§ **Work instructions**:
Go through the material underneath and show every line where the string "index" occurs.

§ **Listed records**:
....

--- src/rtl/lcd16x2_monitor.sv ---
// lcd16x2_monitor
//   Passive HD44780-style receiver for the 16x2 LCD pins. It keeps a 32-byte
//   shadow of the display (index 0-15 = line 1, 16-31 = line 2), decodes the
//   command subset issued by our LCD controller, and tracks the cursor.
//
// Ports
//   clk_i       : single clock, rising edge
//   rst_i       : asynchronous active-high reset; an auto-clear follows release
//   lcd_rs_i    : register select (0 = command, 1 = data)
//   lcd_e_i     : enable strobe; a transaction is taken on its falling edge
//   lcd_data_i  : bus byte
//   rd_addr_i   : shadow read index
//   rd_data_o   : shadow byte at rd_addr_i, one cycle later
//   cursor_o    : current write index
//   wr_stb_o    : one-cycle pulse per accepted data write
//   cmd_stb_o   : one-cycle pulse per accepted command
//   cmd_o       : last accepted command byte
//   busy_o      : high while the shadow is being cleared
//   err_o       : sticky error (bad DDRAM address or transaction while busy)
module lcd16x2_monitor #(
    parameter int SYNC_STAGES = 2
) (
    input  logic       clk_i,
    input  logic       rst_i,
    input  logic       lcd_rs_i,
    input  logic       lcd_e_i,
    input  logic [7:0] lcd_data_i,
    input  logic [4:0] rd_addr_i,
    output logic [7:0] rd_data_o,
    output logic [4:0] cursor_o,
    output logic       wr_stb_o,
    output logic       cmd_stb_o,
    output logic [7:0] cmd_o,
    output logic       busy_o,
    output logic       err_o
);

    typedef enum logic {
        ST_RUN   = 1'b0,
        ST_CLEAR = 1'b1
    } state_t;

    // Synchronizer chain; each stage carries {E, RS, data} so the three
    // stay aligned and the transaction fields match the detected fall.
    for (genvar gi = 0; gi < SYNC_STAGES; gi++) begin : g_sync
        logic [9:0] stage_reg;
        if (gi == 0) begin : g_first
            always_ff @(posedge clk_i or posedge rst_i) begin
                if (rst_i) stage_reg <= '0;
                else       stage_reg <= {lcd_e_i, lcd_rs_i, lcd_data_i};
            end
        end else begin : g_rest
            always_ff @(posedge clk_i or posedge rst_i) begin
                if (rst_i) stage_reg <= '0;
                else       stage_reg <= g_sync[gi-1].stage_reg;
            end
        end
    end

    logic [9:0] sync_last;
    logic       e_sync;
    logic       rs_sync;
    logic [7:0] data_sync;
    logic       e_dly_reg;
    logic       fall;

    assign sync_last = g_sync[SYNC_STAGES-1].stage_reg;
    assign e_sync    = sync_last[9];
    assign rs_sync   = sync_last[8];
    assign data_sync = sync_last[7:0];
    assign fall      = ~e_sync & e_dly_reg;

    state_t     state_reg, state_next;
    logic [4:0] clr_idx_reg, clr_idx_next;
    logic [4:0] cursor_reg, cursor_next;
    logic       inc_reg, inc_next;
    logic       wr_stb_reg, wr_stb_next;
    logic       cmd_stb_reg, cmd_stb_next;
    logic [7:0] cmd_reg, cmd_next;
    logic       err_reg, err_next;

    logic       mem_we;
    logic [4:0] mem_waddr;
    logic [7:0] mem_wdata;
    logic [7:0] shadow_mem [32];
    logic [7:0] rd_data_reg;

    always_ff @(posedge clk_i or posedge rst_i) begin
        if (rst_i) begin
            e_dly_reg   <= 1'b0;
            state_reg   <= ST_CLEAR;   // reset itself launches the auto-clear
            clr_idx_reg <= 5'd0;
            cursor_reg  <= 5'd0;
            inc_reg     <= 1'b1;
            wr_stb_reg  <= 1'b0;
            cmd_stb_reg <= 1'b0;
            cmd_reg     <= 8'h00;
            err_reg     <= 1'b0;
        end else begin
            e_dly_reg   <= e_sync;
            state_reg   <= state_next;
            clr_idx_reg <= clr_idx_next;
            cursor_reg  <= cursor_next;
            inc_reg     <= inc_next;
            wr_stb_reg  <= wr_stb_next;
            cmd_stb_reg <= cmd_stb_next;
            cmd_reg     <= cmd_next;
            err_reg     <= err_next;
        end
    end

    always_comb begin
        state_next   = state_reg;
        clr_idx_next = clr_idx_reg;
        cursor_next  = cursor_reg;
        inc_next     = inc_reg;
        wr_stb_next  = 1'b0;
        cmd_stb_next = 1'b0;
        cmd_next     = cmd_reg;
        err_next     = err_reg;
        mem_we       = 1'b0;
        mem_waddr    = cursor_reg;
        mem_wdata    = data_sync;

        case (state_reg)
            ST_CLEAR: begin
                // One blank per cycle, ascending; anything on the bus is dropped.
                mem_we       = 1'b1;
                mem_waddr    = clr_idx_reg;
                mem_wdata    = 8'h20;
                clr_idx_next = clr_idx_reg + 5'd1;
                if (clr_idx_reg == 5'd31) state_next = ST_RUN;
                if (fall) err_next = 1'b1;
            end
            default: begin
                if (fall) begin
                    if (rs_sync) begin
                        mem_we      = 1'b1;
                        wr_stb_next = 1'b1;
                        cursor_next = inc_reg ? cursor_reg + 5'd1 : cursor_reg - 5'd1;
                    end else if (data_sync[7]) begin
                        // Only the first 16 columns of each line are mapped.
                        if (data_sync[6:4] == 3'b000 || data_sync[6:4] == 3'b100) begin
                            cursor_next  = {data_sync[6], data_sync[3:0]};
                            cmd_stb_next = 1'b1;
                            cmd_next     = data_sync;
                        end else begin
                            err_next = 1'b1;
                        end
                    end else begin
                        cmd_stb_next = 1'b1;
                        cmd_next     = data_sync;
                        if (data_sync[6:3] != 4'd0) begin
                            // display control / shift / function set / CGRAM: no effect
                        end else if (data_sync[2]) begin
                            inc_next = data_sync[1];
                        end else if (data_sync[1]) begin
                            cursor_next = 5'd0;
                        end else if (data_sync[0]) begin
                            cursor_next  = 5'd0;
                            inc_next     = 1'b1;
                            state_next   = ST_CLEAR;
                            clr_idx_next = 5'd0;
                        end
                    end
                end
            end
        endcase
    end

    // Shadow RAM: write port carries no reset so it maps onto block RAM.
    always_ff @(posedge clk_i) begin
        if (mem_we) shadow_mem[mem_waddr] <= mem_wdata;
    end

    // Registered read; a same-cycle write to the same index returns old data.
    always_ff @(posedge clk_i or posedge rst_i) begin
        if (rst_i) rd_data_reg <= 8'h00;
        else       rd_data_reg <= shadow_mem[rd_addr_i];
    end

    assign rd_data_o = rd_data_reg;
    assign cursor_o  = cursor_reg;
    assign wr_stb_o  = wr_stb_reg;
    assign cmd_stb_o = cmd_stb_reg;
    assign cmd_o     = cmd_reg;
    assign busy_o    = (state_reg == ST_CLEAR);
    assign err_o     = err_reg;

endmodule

....

§ **Exercise solution**:
//   shadow of the display (index 0-15 = line 1, 16-31 = line 2), decodes the
//   rd_addr_i   : shadow read index
//   cursor_o    : current write index
    // Registered read; a same-cycle write to the same index returns old data.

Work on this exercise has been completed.